Please see the Release notes. Release notes](SNAP 8.0 released)
More details about it’s usage is in the wiki: How to Use Tile Cache Operator to Improve Memory Consumption - SNAP - SNAP Wiki (atlassian.net)
For sure this is currently too complicated for an average user but we plan to integrate this into the graph execution. But we like to gain some more experience with it.
Thanks for your response. I now better understand the reasons why it is not so simple. Also, I totally missed the introduction of the Tile Cache Operator. I will definitely check that.
I think the Tile Cache operator is a temporary helper, hopefully we are able to evolve the architecture so that it will not longer be needed at some later point.
I find the discussion helpful. In practice, it can be more efficient to build a workflow in small sections so the intermediate results can be verified, but I end up using an edior to create the final graph. Many organizations provide user laptops with limited memory and mass storage, and use a remote data centre “cloud” for batch processing.
At my work in the 1990’s we used Stardent’s Application Visualization System (AVS) software. Since then there have been many attempts to provide graphical tools for processing workflows. So far all those I have encountered run into difficulties with the complexities of real-world workflows. One common issue is the need to introduce a few parameters at some intermediate step. With BEAM GPT (before parameter files were avaiIable) often ended up with a template for a large graph that gets tweaked (automatically) for each calculation.
It might be useful to have tools to first make small graphs into components that can be combined into a full workflow for use in batch processing.
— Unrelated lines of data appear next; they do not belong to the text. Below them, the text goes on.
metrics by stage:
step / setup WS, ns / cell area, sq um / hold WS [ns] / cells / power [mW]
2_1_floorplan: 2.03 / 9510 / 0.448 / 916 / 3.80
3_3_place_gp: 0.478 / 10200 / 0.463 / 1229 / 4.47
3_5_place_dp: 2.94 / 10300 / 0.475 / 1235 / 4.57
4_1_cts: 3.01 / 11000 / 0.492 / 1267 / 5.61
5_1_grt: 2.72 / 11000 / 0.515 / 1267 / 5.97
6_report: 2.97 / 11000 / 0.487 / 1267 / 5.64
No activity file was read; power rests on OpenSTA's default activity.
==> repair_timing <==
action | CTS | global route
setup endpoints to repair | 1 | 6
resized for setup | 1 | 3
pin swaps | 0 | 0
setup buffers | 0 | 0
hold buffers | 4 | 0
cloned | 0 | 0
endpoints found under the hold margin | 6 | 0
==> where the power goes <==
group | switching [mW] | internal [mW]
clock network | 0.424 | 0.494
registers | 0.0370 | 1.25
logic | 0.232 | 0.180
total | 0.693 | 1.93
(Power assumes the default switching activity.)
### src/hw/rtl/hcbp_pkg.sv
// Shared types and constants of the Huffman code bit packer.
`default_nettype none
package hcbp_pkg;

  // Default number of entries in the code store.
  localparam int SYMBOL_COUNT_DEF    = 256;
  // Default longest code word in bits.
  localparam int MAX_CODE_LENGTH_DEF = 32;
  // Entries in the queue between the front and the back part.
  localparam int QUEUE_DEPTH         = 2;

  // Fixed field widths of the input and result channels.
  localparam int REQ_W    = 2;
  localparam int SYM_IN_W = 8;
  localparam int BITS_IN_W = 32;
  localparam int LEN_IN_W = 6;
  localparam int BYTE_W   = 8;
  // Wide enough for the four bytes one code can complete.
  localparam int NBYTE_W  = 3;
  // Bit position within the pending byte.
  localparam int POS_W    = 3;

  // Request codes.
  typedef enum logic [REQ_W-1:0] {
    REQ_LOAD   = 2'd0,
    REQ_ENCODE = 2'd1,
    REQ_FLUSH  = 2'd2
  } req_t;

  // Queue status seen by the side that pushes and the side that pops.
  typedef struct packed {
    logic full;
    logic empty;
  } q_stat_t;

endpackage
`default_nettype wire

### src/hw/rtl/hcbp_queue.sv
// Short queue of looked-up requests between the front and the back part.
`default_nettype none
module hcbp_queue #(
  parameter int DEPTH = hcbp_pkg::QUEUE_DEPTH,
  parameter int WIDTH = 1
) (
  input  wire logic             clk,
  input  wire logic             rst_n,
  input  wire logic             push,
  input  wire logic [WIDTH-1:0] wdata,
  input  wire logic             pop,
  output logic [WIDTH-1:0]      rdata,
  output hcbp_pkg::q_stat_t     stat
);

  localparam int PTR_W = (DEPTH > 1) ? $clog2(DEPTH) : 1;
  localparam int CNT_W = $clog2(DEPTH + 1);

  logic [WIDTH-1:0] slot_r [DEPTH];
  logic [PTR_W-1:0] wr_ptr_r, wr_ptr_nxt;
  logic [PTR_W-1:0] rd_ptr_r, rd_ptr_nxt;
  logic [CNT_W-1:0] count_r, count_nxt;
  logic             do_push;
  logic             do_pop;

  assign stat    = '{full: (count_r == CNT_W'(DEPTH)), empty: (count_r == '0)};
  assign do_push = push && !stat.full;
  assign do_pop  = pop && !stat.empty;
  assign rdata   = slot_r[rd_ptr_r];

  always_comb begin
    wr_ptr_nxt = wr_ptr_r;
    rd_ptr_nxt = rd_ptr_r;
    count_nxt  = count_r;
    if (do_push) begin
      wr_ptr_nxt = (wr_ptr_r == PTR_W'(DEPTH - 1)) ? '0 : wr_ptr_r + 1'b1;
    end
    if (do_pop) begin
      rd_ptr_nxt = (rd_ptr_r == PTR_W'(DEPTH - 1)) ? '0 : rd_ptr_r + 1'b1;
    end
    if (do_push && !do_pop) begin
      count_nxt = count_r + 1'b1;
    end else if (do_pop && !do_push) begin
      count_nxt = count_r - 1'b1;
    end
  end

  always_ff @(posedge clk) begin
    if (do_push) begin
      slot_r[wr_ptr_r] <= wdata;
    end
  end

  always_ff @(posedge clk) begin
    if (!rst_n) begin
      wr_ptr_r <= '0;
      rd_ptr_r <= '0;
      count_r  <= '0;
    end else begin
      wr_ptr_r <= wr_ptr_nxt;
      rd_ptr_r <= rd_ptr_nxt;
      count_r  <= count_nxt;
    end
  end

endmodule
`default_nettype wire

### config.mk
export PLATFORM = sky130hd
export DESIGN_NAME = hcbp_queue
export DESIGN_NICKNAME = d
export VERILOG_FILES = /design/src/hw/rtl/hcbp_pkg.sv /design/src/hw/rtl/hcbp_queue.sv
export SDC_FILE = /design/constraint.sdc
export NUM_CORES = 1
export LEC_CHECK = 0
export BUFFER_PORTS_ARGS = -buffer_cell sky130_fd_sc_hd__buf_2
export CELL_PAD_IN_SITES_DETAIL_PLACEMENT = 1
export CELL_PAD_IN_SITES_GLOBAL_PLACEMENT = 1
export CORE_AREA = 2 2 39 41
export CTS_CLUSTER_DIAMETER = 40
export DETAILED_ROUTE_END_ITERATION = 7
export DIE_AREA = 0 0 41 43
export PLACE_DENSITY = 0.53
export SYNTH_ARGS = -nofsm -noshare
export SYNTH_HDL_FRONTEND = slang
export SYNTH_SLANG_ARGS = --single-unit
### constraint.sdc
create_clock -name clk -period 4 [get_ports clk]
set_input_delay 0.2 -clock clk [delete_from_list [all_inputs] [get_ports clk]]
set_output_delay 0.2 -clock clk [all_outputs]
set_load 0.01 [all_outputs]
==> flow_metrics.env <==
export IMPL_ys_flop_type="dfxtp_1"
export IMPL_place_ws_ns=2.38
export IMPL_grtUsageTotal_pct=9.67
export IMPL_comb_power_share_pct=36.9
export IMPL_ctsHoldBuffers=0
export IMPL_yosysTopAreaCellShare_pct=32.8
export IMPL_core_area_um2=1380
export IMPL_drcViolationCount=0
export IMPL_cp_max_fo=5
export IMPL_diodes=0
export IMPL_leakagePower_nw=0.168
export IMPL_rsz0062_at_grt="false"
export IMPL_ys_async_sr_fraction_pct=0
export IMPL_fmax_ghz=0.619
export IMPL_hold_path_class="in2reg"
export IMPL_status="finished, final reports clean"
export IMPL_arrival_ns=1.80
export IMPL_die_h_um=43
export IMPL_syn_to_final_growth_pct=26.6
export IMPL_htree_num_levels=1
export IMPL_grt_overflow_total=0
export IMPL_min_period_ns=1.62
export IMPL_finalSetupViolations=0
export IMPL_cts_clk_slew_worst_paths_ns=0.05
export IMPL_antenna_left=0
export IMPL_grt_pass1_wl_mm=1.01
export IMPL_startpoint_type="register"
export IMPL_yosysMostFrequentCell="dfxtp_1"
export IMPL_wirelength_um=590
export IMPL_gp_congestion=0.759
export IMPL_slew_headroom_pct=85.2
export IMPL_synth_area_top_cells="dfxtp_1, edfxtp_1, and2_1"
export IMPL_root_buffer="clkbuf_4"
export IMPL_initial_core_util_pct=22.1
export IMPL_ys_warn_count=0
export IMPL_yosysSeqAreaShare_pct=52.5
export IMPL_finalNonFillerCells=55
export IMPL_ios=8
export IMPL_cap_violations=0
export IMPL_p_per_area_nw_per_um2=726
export IMPL_clock_latency_ns=0.25
export IMPL_row_count=14
export IMPL_finalClockSkew_ns=0.00238
export IMPL_p_clk_share_pct=23.3
export IMPL_cts_path_max_buffers=2
export IMPL_grt_max_degree=6
export IMPL_die_w_um=41
export IMPL_p_int_mw=0.187
export IMPL_cts_tree="built"
export IMPL_end_kind="register"
export IMPL_critPathKind="reg2reg"
export IMPL_portBuffers=7
export IMPL_cts_buffers=3
export IMPL_cts_sinks=7
export IMPL_peakVddDrop_uv=207
export IMPL_grt_antenna_before_repair=0
export IMPL_synth_avg_cell_area_um2=10.9
export IMPL_synth_top_area_cell="dfxtp_1"
export IMPL_drive_gt1_share_pct=33.3
export IMPL_syn_inst=28
export IMPL_nNetsFinal=46
export IMPL_drt_iter0_markers=1
export IMPL_r2r_setup_slack_ns=2.38
export IMPL_slew_violations=0
export IMPL_power_frac_seq_pct=39.8
export IMPL_fin_total_pwr_mw=0.281
export IMPL_p_sw_mw=0.0939
export IMPL_post_cts_setup_buffer_count=0
export IMPL_layout_setup_ws_ns=2.38
export IMPL_hpwl_um=488
export IMPL_tightest_slew_ns=0.221
export IMPL_die_area_um2=1760
export IMPL_ctsResizeCount=0
export IMPL_netlist_area_um2=305
export IMPL_ys_types=19
export IMPL_cp_data_required_time_ns=4.18
export IMPL_setup_tns_final_ns=0
export IMPL_grt_pass1_vias=251
export IMPL_swShare_pct=33.4
export IMPL_hold_viol=0
export IMPL_synthTopCellsByCount="dfxtp_1, and2_1, edfxtp_1, nor2_1, xnor2_1"
export IMPL_vias=230
export IMPL_fin_crit_sh_pct=40.4
export IMPL_ys_ff_latch=7
export IMPL_via_per_inst=4.18
export IMPL_dr_pass1_iters=2
export IMPL_placed_cells=51
export IMPL_wl_per_cell_um=10.7
export IMPL_syn_num_nets=34
export IMPL_synth_edf_count=2
power groups by stage:
stage / sequential [mW] / clock (mW) / combinational [mW]
after floorplan: 0.109 / 0 / 0.0782
after global placement: 0.111 / 0 / 0.100
after detailed placement: 0.114 / 0 / 0.106
after CTS: 0.112 / 0.0684 / 0.107
after global routing: 0.114 / 0.0757 / 0.119
final: 0.112 / 0.0655 / 0.104
worst paths after layout:
path,from,endpoint,cells past startpoint
max,count_r[0],count_r[1],6
min,wdata,slot_r[1],1
max reg2reg,count_r[0],count_r[1],6
min reg2reg,count_r[1],count_r[1],2
worst max-delay path, cell delays in order (launching register included):
cell	delay, ns
dfxtp_1	0.42
nand2b_1	0.19
inv_2	0.06
nor2_1	0.10
ha_1	0.27
or3_1	0.36
a21boi_1	0.14
stage by stage:
stage | utilization [%] | cell area (µm²) | hold slack (ns)
final | 27.9 | 387 | 0.143
after floorplan | - | 305 | 0.299
after detailed placement | 26.0 | 360 | 0.405
after global placement | 26.0 | 360 | 0.390
after global routing | 27.9 | 387 | 0.124
after CTS | 27.9 | 387 | 0.136
cells in the final DEF (no fill, tap or decap), drive strengths merged, types with 2 or more instances in the layout:
cell / instances
nor2: 2
dfxtp: 5
clkbuf: 4
xnor2: 2
o21ai: 2
edfxtp: 2
inv: 2
buf: 7
and2: 3
a21boi: 2
routing by layer:
| layer | global-route usage (%) | wire length, µm | share of wire (%) |
|---|---|---|---|
| met2 | 13.4 | 321 | 54 |
| met5 | 0 | 0 | 0 |
| met1 | 9.42 | 232 | 39 |
| met3 | 4.71 | 23 | 3.9 |
| met4 | 10.0 | 13 | 2.2 |
cell type report:
cell class / instances / area, µm²
fillers: 164 / 997
flip-flops and latches: 7 / 160
multi-input cells: 19 / 138
repair buffers: 7 / 35.0
clock buffers: 4 / 26.3
well taps: 16 / 20.0
inverters: 2 / 7.51
kinds of logic after synthesis:
kind of cell / Yosys count / synth area share (%)
adders and majority gates: 1 / 4.10
AOI/OAI and AO/OA: 5 / 10.7
and+or+nand+nor: 9 / 18.0
buffers and inverters: 2 / 2.46
xor gates and xnor gates: 3 / 8.61
muxes: 1 / 3.69
DFF: 7 / 52.5
Power figures use the tool's default switching activity.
If you are using a small system that may be the best you can do, but what could be useful is a tool to merge your smaller graphs into a graph for the complete workflow that would be run on a large system. So far I’ve done that manually with an editor.
I did the same preprocessing of the same SAR data one step at a time from UI in SNAP, then I did the same steps with graph builder, there is huge difference in time and memory that Graph Builder uses. I wonder why. In both case I am not writing the final product to the PC. Why would there be such difference?